The consequence of this is that detailed, e.g. time-series with protein levels, comparisons of simulations of these models with wet-lab experiments is not always meaningful, on the other hand the overall behaviour of these models can still be compared with the desired behaviour of the wet-lab devices.

The case study of the negative feedback device shows that a SPN model with appropriate parameters exhibit the desired behaviour, which is why we in the remainder of this thesis assume the modelling techniques proposed here are usable for modeling of genetic devices.

Chapter 7

A framework: DTU-SB

In this chapter we present a framework: DTU-SB¹. The purpose of this frame-work is to model synthetic engineered genetic devices and make simulations of these models. In this chapter we will list the requirements for the framework, sketch the overall architecture of it, go into details with some interesting parts of the implementation and finally we will list how the framework can be used in different use cases.

7.1 Requirements

The framework should be able to simulate arbitrary complex models of real genetic devices. This means the theory from the previous chapters on SPNs, modelling and simulation should be used to construct the framework.

The simplest form of the framework should be able to take some specification of a model as input, internally this specification should be transformed to a SPN, which in turn should be simulated using Gillespie’s direct method SSA explained earlier. At last the result of the simulation should be presented in some pre-defined format.

1Short for DTU Synthetic Biology.

To allow comparisons with other tools, a very important requirement is that input parsers and output formatters should be modularised. Specifically the framework should allow the following modules:

• It should be possible to define custom parsers for arbitrary input speci-fication languages. This allows support for an endless amount of model specification languages.

• It should be possible to define a custom algorithm or easily modify or extend existing algorithms for the simulator. This allows optimisations of existing algorithms and experimenting with new algorithms.

• It should be possible to define custom output formatters.

• It should be possible to add intermediate compilers of the SPN models produced by the input parsers. These compilers could be used to e.g. hook up a database with additional information or by making optimisations on SPN models.

One might notice that the framework sketched here differ from the proposed tool-chain in Fig. 3.2 on page 22 in that the output here focuses on simu-lation results rather than complete DNA sequences describing some synthetic engineered biological function.

In addition to the requirements of the behaviour and features of the framework described above, there is also some requirements to how the framework should be implemented to achieve these features.

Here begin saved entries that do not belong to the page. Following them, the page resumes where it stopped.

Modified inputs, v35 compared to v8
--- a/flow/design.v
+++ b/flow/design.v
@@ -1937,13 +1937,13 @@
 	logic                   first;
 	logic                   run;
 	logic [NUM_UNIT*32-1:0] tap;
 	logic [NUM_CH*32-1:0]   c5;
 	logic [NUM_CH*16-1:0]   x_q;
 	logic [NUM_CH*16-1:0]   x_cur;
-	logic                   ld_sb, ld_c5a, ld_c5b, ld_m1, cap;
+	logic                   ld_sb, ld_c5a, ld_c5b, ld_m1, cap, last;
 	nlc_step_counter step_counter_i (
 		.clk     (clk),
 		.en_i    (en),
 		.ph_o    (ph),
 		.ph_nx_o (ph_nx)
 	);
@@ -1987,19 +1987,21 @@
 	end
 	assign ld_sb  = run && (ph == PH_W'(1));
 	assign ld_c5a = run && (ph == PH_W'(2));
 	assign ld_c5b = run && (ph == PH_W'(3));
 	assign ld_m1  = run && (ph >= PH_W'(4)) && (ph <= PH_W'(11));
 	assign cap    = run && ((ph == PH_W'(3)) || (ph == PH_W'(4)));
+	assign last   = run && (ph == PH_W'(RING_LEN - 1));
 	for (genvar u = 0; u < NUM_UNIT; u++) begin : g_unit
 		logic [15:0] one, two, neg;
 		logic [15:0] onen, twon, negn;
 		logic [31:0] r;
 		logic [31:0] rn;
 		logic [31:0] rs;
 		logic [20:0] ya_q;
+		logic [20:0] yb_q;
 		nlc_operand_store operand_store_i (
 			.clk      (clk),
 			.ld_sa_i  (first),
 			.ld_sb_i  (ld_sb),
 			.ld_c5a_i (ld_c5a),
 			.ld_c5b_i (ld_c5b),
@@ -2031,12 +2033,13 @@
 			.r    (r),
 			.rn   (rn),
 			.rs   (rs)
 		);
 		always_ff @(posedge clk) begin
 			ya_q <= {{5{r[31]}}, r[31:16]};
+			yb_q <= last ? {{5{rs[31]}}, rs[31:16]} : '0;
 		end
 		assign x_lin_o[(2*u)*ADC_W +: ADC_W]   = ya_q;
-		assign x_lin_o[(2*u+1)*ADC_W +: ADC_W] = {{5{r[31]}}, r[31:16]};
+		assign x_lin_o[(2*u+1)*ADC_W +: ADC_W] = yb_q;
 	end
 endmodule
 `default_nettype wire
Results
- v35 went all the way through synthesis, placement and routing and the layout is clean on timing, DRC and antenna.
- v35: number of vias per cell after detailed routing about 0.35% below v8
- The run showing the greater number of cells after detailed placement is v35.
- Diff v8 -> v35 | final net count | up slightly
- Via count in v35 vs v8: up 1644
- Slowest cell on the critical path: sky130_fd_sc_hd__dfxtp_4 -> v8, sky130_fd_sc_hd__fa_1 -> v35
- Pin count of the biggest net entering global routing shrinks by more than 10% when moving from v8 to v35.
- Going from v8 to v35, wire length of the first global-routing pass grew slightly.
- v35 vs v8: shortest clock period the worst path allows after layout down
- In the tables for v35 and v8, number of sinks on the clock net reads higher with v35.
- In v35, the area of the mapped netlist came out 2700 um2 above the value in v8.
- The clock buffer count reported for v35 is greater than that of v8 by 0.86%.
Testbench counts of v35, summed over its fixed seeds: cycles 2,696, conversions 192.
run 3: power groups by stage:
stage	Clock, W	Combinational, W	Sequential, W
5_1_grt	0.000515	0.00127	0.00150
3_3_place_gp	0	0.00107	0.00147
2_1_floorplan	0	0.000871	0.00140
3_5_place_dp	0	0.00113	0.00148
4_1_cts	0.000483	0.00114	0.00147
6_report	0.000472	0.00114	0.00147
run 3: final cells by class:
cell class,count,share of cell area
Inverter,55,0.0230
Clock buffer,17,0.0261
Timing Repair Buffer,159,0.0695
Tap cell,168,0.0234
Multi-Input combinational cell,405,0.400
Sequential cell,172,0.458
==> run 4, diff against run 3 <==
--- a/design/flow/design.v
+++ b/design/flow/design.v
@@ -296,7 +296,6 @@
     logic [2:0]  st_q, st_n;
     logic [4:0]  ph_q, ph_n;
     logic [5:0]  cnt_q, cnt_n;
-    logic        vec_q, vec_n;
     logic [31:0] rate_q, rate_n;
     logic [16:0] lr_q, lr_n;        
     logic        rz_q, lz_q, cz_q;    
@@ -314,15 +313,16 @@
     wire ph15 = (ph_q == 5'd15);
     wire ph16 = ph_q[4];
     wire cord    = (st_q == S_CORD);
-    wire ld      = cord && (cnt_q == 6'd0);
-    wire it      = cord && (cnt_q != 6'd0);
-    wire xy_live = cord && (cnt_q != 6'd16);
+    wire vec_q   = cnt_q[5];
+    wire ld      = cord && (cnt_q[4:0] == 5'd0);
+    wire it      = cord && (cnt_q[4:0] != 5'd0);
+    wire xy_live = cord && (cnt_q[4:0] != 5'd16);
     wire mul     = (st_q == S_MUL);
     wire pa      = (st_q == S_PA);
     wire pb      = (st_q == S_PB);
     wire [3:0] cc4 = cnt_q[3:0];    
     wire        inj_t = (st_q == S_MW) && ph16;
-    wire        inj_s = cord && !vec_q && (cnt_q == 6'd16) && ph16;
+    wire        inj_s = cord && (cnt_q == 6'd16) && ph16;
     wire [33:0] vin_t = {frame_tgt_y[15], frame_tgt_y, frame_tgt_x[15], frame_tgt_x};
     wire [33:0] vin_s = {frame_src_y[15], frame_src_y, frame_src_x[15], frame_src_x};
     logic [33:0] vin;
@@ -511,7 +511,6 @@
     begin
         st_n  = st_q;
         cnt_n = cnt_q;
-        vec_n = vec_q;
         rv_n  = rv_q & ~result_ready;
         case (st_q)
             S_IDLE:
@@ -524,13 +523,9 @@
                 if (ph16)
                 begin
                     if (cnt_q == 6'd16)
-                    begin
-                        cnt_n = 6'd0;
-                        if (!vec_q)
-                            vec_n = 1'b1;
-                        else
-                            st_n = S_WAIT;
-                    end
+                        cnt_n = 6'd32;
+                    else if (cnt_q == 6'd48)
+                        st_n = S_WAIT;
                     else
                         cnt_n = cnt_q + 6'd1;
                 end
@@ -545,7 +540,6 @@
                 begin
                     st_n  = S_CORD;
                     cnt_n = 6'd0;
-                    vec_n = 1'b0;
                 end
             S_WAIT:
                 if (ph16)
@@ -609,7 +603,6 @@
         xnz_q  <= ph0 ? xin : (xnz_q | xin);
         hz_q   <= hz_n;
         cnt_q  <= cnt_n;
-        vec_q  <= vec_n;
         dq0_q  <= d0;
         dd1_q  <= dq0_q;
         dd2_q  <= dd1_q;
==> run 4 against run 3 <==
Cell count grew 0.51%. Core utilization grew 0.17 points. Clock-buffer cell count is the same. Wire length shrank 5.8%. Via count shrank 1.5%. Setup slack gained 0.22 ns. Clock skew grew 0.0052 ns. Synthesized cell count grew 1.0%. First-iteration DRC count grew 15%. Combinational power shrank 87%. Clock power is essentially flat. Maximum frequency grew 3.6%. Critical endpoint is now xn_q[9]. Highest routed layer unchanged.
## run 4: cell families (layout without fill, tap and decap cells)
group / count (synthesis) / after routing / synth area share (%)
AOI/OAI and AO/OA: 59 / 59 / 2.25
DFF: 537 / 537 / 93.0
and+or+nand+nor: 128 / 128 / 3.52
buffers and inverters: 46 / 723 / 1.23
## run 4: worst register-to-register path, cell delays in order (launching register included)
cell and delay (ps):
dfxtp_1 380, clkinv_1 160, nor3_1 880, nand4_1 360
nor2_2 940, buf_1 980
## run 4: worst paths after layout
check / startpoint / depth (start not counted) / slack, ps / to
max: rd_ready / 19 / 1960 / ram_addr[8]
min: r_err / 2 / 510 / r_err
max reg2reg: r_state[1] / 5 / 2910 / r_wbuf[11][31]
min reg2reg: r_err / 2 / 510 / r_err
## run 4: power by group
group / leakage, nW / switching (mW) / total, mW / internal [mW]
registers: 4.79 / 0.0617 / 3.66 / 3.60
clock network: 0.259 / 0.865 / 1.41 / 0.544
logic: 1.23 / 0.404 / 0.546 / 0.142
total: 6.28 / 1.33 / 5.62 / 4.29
Context: an optimization exercise on an open-source flow, tuned for small area. The choices shown serve that exercise and are no tape-out recipe.
The RTL was checked by simulation tests, not by an equivalence proof against the original design.
Power figures rest on the tool's default switching activity, not on a simulated workload.

==> flow/design.v <==
`timescale 1ns/10ps
`default_nettype none
package qpu_pkg;
  typedef struct packed {
    logic [4-1:0]   opcode;
    logic [4-1:0] rd;
    logic [4-1:0] rs1;
    logic [4-1:0] rs2;
    logic signed [15:0]          imm;
  } qpu_cls_fmt_t;
  typedef struct packed {
    logic [4-1:0]   opcode;
    logic [8-1:0]  gate;
    logic [3-1:0]  sidx;
    logic [4-1:0] rd;
    logic [3-1:0]  qidx;
    logic [9:0]                  imm;     
  } qpu_q_fmt_t;
  typedef union packed {
    qpu_cls_fmt_t cls;
    qpu_q_fmt_t   q;
  } qpu_instr_u;
endpackage
`default_nettype wire
`timescale 1ns/10ps
`default_nettype none
module qpu_exu_top (
  input  logic                         clk,
  input  logic                         i_rst,
  input  logic                         i_instr_valid,
  output logic                         o_instr_ready,
  input  logic [32-1:0]   i_instr,
  output logic                         o_evt_valid,
  input  logic                         i_evt_ready,
  output logic [8-1:0]   o_evt_gate,
  output logic [8-1:0]    o_evt_mask,
  output logic [20-1:0]   o_evt_time,
  output logic                         o_evt_meas,
  input  logic                         i_meas_valid,
  input  logic [8-1:0]    i_meas_data,
  output logic                         o_wb_valid,
  output logic [4-1:0]  o_wb_rdidx,
  output logic [32-1:0]         o_wb_data
);
  logic [3:0] op, rd, rs1, rs2;
  logic       d_addi, d_add, d_smis, d_qwait, d_evt, d_meas, d_fmr, d_wb;
  logic [2:0] sidx, qidx;
  assign op      = i_instr[31:28];
  assign d_addi  = (op == 4'd1);
  assign d_add   = (op == 4'd2);
  assign d_smis  = (op == 4'd3);
  assign d_qwait = (op == 4'd4);
  assign d_evt   = (op == 4'd5) || (op == 4'd6);
  assign d_meas  = (op == 4'd6);
  assign d_fmr   = (op == 4'd7);
  assign d_wb    = d_addi || d_add || d_fmr;
  assign sidx    = i_instr[19:17];
  assign qidx    = i_instr[12:10];
  assign rd      = d_fmr ? i_instr[16:13] : i_instr[27:24];
  assign rs1     = i_instr[23:20];
  assign rs2     = i_instr[19:16];
  logic [31:0] xr [1:15];
  logic [7:0]  sr [8];
  logic [19:0] time_q;
  logic [7:0]  meas_q;
  logic [7:0]  om [4];
  logic [3:0]  ov;
  logic [1:0]  wp, rp;
  logic        wb_v, evt_v, evt_meas;
  logic [7:0]  g;        
  logic [7:0]  mask;
  logic [31:0] res;
  logic hold, hazard, accept, full, match, free;
  logic [7:0] smask, pend;
  assign hold   = evt_v && !i_evt_ready;
  assign free   = i_instr_valid && !hold;
  assign full   = &ov;
  always_comb
  begin
    for (int j = 0; j < 8; j++)
      pend[j] = (ov[0] & om[0][j]) | (ov[1] & om[1][j]) |
                (ov[2] & om[2][j]) | (ov[3] & om[3][j]);
  end
  assign match  = pend[qidx];
  assign hazard = (d_meas && full) || (d_fmr && match);
  assign o_instr_ready = !hazard && !hold;
  assign accept = i_instr_valid && o_instr_ready;
  assign smask  = sr[sidx];
  logic [31:0] a, b, sum, result;
  logic        fbit, kill;
  assign fbit = meas_q[qidx];
  always_comb
  begin
    a = '0;
    b = '0;
    for (int k = 1; k < 16; k++)
    begin
      a = a | ({32{rs1 == 4'(k)}} & xr[k]);
      b = b | ({32{d_add && rs2 == 4'(k)}} & xr[k]);
    end
    b = b | ({32{d_addi}} & {{16{i_instr[15]}}, i_instr[15:0]});
  end
  assign sum = a + b;
  assign kill   = i_rst || d_fmr;
  assign result = ({32{!kill}} & sum) | 32'(!i_rst && d_fmr && fbit);
  always_ff @(posedge clk)
  begin
    if (i_rst)
    begin
      wb_v  <= 1'b0;
      evt_v <= 1'b0;
    end
    else
    begin
      wb_v  <= accept && d_wb;
      if (!hold)
        evt_v <= accept && d_evt;
    end
  end
  always_ff @(posedge clk)
  begin
    if (!hold)
    begin
      g        <= {rd, i_instr[23:20]};
      mask     <= smask;
      evt_meas <= d_meas;
    end
  end
  always_ff @(posedge clk)
    res <= result;
  assign o_wb_valid  = wb_v;
  assign o_wb_rdidx  = g[7:4];
  assign o_wb_data   = res;
  assign o_evt_valid = evt_v;
  assign o_evt_gate  = g;
  assign o_evt_mask  = mask;
  assign o_evt_time  = time_q;
  assign o_evt_meas  = evt_meas;
  logic        wen;
  assign wen   = accept && d_wb;
  always_ff @(posedge clk)
  begin
    for (int k = 1; k < 16; k++)
      if (i_rst || (wen && rd == 4'(k)))
        xr[k] <= result;
  end
  logic [7:0] sdata;
  assign sdata = i_rst ? '0 : i_instr[7:0];
  always_ff @(posedge clk)
  begin
    for (int k = 0; k < 8; k++)
      if (i_rst || (free && d_smis && sidx == 3'(k)))
        sr[k] <= sdata;
  end
  always_ff @(posedge clk)
  begin
    if (i_rst)
      time_q <= '0;
    else
      time_q <= time_q + ((free && d_qwait) ? 20'(i_instr[9:0]) : 20'd0);
  end
  logic enq, ret;
  logic [7:0] head;
  assign enq  = accept && d_meas;
  assign ret  = i_meas_valid && (|ov);
  assign head = om[rp];
  always_ff @(posedge clk)
  begin
    for (int j = 0; j < 8; j++)
      if (i_rst || (i_meas_valid && head[j]))
        meas_q[j] <= !i_rst && i_meas_data[j];
  end
  always_ff @(posedge clk)
  begin
    for (int k = 0; k < 4; k++)
      if (enq && wp == 2'(k))
        om[k] <= smask;
  end
  always_ff @(posedge clk)
  begin
    if (i_rst)
    begin
      ov <= '0;
      wp <= '0;
      rp <= '0;
    end
    else
    begin
      if (enq)
        wp <= wp + 1'b1;
      if (ret)
        rp <= rp + 1'b1;
      for (int k = 0; k < 4; k++)
        if (enq && wp == 2'(k))
          ov[k] <= 1'b1;
        else if (ret && rp == 2'(k))
          ov[k] <= 1'b0;
    end
  end
endmodule
`default_nettype wire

As the framework is not only in-tended as proof-of-concept but should form the basis for a long living modelling framework for synthetic biology, the following requirements capture how this can be achieved:

Maintainable It should be easy to modify, update and fix the current be-haviour.

Flexible It should be possible to add functionality purely by adding new mod-ules, not by modifying existing modules.

Testable It should be possible to verify the internal logic of the framework components through test cases.

Wide OS Support The user’s operating system should not be an obstacle to the availability of this framework.